== DIRECTIONS FOR THIS TASK ==
For the word "decl", state the number of lines in the data that contain it, and nothing else.

== DATA FOR ANALYSIS ==
=== Section Start ===
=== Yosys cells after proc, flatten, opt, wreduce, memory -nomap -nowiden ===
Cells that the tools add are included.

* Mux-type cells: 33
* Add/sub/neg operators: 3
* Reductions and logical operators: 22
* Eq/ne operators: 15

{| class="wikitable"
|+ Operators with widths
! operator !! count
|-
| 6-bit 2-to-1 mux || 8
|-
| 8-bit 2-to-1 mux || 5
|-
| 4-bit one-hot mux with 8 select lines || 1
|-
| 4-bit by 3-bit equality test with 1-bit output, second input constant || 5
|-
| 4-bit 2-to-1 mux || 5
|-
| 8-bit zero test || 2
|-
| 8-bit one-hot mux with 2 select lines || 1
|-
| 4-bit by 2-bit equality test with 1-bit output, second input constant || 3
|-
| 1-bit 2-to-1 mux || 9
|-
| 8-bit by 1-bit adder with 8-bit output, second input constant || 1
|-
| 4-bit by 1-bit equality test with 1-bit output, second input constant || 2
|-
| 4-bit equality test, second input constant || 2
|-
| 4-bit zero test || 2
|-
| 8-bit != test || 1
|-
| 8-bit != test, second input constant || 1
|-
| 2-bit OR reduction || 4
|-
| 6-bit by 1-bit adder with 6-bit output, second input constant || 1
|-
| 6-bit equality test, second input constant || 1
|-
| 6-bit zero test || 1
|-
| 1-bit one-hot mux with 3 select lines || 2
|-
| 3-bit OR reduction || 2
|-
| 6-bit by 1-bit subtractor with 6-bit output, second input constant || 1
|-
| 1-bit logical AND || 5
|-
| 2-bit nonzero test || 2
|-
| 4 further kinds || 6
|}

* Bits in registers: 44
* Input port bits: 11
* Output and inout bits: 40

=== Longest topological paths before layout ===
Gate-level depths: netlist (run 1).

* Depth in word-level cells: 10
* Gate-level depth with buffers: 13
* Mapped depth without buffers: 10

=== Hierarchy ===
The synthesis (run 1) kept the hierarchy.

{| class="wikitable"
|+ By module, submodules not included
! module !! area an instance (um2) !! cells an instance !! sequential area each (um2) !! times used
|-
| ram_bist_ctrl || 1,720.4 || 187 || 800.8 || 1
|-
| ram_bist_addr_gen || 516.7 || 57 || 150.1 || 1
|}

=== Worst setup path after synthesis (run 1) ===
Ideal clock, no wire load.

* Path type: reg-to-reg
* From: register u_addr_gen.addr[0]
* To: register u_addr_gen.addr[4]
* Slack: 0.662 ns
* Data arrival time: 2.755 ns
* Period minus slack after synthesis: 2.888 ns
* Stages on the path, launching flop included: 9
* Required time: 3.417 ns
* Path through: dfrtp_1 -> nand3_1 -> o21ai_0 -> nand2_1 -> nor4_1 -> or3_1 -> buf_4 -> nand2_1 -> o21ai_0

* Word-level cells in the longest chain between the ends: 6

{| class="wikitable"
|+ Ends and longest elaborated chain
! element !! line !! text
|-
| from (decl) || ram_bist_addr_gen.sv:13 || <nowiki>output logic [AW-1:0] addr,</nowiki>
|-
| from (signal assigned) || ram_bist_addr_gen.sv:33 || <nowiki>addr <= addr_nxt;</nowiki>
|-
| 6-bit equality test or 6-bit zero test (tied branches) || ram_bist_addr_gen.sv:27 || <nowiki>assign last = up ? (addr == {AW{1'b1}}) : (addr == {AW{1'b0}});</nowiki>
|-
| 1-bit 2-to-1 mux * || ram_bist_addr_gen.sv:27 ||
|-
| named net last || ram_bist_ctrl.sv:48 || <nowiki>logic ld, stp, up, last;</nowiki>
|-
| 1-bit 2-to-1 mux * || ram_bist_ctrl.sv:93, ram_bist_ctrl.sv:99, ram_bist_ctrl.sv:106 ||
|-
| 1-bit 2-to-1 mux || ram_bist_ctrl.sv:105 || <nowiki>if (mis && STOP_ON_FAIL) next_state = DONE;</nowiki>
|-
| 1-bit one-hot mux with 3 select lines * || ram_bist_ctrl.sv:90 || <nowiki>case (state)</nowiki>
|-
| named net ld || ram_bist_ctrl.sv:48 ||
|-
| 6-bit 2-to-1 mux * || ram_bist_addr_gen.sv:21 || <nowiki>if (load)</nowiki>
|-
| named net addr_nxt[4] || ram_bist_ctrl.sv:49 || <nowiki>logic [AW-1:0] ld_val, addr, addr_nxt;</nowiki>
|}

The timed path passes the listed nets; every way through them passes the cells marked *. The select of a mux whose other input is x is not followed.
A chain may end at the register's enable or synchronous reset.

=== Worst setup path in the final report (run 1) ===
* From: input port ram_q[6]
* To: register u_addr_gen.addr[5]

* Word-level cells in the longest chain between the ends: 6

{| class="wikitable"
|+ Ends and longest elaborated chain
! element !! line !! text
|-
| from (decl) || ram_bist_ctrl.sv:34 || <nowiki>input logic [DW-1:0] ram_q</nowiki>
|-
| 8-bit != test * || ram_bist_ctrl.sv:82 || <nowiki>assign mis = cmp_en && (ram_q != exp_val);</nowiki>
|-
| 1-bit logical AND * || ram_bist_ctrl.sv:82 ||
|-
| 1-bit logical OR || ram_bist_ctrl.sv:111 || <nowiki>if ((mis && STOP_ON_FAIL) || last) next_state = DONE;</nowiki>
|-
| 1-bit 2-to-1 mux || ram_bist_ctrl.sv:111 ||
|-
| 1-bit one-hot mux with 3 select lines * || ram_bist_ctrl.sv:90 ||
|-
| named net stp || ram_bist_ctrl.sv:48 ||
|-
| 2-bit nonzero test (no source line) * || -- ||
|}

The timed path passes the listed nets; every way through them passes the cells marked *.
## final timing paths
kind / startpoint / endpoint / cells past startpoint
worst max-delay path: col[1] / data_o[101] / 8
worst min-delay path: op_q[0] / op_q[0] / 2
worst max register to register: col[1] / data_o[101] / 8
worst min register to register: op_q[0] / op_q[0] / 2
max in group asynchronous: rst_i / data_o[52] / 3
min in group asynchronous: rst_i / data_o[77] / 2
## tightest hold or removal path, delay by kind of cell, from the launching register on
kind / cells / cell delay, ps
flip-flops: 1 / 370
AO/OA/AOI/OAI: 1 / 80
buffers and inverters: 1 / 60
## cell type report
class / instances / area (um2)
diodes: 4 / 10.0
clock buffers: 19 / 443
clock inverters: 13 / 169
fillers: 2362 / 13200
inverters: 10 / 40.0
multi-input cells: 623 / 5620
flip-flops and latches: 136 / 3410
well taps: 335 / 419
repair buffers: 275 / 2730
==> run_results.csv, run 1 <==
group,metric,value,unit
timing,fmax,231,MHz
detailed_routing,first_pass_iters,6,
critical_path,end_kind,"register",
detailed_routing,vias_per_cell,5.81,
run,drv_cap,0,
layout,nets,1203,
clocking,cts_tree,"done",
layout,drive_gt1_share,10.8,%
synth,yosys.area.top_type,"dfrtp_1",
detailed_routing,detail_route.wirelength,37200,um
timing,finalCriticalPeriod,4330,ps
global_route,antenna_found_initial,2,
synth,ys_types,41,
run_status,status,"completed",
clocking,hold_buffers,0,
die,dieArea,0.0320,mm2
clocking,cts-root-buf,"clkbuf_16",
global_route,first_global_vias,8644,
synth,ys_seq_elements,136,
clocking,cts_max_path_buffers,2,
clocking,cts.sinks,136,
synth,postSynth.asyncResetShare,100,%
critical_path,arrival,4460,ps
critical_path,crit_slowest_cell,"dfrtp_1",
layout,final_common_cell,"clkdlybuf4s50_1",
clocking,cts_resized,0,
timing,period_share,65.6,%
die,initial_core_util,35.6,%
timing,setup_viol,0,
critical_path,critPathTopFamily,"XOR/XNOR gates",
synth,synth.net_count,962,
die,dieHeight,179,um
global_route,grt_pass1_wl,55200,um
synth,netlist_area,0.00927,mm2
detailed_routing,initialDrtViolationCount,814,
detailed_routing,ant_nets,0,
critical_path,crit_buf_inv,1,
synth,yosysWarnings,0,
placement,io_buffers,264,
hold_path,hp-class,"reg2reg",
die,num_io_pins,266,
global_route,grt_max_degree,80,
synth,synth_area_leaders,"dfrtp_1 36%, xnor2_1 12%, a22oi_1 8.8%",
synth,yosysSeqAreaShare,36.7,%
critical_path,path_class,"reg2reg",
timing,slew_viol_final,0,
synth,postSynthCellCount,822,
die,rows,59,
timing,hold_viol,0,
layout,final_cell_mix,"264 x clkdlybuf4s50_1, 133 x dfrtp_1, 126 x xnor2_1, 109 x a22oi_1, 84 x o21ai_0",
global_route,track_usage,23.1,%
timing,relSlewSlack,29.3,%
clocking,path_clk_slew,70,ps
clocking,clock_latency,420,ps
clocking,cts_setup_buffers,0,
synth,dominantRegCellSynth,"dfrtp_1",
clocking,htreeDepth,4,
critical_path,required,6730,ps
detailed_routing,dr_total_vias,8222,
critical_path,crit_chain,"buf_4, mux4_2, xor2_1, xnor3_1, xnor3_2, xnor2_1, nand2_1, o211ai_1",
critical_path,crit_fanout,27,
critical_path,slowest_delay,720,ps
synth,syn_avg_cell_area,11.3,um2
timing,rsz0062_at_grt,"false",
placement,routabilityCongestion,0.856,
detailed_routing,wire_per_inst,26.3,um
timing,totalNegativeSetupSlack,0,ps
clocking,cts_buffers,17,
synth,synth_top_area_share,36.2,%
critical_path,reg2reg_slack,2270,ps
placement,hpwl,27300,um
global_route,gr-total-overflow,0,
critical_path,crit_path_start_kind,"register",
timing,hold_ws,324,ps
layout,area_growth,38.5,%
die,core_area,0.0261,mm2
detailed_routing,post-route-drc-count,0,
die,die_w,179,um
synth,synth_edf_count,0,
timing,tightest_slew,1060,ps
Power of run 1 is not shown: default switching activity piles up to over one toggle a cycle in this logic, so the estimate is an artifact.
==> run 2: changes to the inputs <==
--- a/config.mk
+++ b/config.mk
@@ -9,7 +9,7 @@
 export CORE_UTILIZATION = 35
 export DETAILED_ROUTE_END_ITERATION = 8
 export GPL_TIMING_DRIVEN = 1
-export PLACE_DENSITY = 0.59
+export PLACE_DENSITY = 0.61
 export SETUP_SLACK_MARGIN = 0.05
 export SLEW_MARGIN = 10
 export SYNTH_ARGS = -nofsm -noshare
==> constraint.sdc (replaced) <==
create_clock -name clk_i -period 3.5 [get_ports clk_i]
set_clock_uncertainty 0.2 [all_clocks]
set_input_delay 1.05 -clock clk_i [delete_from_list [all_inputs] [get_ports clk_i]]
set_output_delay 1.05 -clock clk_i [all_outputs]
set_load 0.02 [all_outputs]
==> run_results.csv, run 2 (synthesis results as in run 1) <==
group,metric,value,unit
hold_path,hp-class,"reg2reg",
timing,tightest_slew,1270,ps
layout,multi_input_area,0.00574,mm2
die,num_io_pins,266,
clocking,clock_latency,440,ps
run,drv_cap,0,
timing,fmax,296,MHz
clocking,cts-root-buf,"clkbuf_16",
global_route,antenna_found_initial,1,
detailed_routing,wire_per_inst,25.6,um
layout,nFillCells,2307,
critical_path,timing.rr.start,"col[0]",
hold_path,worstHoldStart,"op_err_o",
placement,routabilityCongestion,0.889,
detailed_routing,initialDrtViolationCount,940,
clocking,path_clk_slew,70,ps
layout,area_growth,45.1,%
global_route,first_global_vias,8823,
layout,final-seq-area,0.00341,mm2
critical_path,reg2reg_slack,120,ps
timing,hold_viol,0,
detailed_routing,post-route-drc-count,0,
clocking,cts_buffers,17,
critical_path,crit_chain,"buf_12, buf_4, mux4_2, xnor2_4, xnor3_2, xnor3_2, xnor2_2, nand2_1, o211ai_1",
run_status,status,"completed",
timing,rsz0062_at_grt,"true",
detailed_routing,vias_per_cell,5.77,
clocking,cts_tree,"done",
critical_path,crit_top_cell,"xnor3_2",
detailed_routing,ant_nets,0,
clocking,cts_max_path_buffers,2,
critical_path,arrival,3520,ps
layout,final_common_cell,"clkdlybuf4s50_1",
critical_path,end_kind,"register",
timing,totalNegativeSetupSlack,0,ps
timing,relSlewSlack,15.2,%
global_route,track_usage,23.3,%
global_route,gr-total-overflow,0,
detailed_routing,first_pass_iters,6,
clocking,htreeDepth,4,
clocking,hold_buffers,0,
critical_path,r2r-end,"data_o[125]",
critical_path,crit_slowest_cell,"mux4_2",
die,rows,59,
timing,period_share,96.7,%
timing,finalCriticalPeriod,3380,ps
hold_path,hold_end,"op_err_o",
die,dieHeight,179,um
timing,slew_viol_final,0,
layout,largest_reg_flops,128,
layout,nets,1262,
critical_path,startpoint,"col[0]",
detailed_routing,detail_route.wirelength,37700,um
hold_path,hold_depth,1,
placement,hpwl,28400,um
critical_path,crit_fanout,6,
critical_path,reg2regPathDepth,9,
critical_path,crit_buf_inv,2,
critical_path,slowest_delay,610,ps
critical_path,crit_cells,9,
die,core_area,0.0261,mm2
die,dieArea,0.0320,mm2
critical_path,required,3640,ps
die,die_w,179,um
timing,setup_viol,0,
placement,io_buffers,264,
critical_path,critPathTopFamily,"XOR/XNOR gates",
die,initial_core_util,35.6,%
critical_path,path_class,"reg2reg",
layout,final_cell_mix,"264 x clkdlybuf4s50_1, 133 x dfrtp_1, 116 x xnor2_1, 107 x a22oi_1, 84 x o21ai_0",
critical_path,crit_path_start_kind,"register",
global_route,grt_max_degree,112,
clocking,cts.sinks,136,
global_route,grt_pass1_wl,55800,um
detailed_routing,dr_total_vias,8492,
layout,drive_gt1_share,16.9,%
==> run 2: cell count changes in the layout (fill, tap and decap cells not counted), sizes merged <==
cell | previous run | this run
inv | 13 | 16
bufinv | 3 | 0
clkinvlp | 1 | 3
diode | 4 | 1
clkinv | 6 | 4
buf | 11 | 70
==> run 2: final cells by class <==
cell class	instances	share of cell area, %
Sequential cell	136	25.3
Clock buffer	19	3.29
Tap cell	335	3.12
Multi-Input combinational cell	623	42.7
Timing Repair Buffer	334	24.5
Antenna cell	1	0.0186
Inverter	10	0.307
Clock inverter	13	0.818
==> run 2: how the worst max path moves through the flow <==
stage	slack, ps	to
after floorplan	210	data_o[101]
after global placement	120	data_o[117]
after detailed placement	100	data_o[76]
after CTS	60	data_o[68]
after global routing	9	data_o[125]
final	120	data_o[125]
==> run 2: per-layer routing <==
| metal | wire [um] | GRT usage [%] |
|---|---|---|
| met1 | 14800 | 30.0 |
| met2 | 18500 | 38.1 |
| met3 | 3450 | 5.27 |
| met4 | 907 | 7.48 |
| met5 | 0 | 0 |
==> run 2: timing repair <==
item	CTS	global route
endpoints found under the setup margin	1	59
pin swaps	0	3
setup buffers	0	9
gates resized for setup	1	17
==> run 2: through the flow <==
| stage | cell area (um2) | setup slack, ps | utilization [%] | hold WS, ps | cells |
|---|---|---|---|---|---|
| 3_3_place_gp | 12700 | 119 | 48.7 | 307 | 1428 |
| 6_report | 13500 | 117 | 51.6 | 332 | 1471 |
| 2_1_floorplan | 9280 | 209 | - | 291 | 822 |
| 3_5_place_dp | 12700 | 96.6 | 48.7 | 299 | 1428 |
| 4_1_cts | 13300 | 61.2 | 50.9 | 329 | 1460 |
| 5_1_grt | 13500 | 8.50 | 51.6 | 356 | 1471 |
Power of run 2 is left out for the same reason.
=== Section End ===
== SOLUTION TO THE EXERCISE ==
2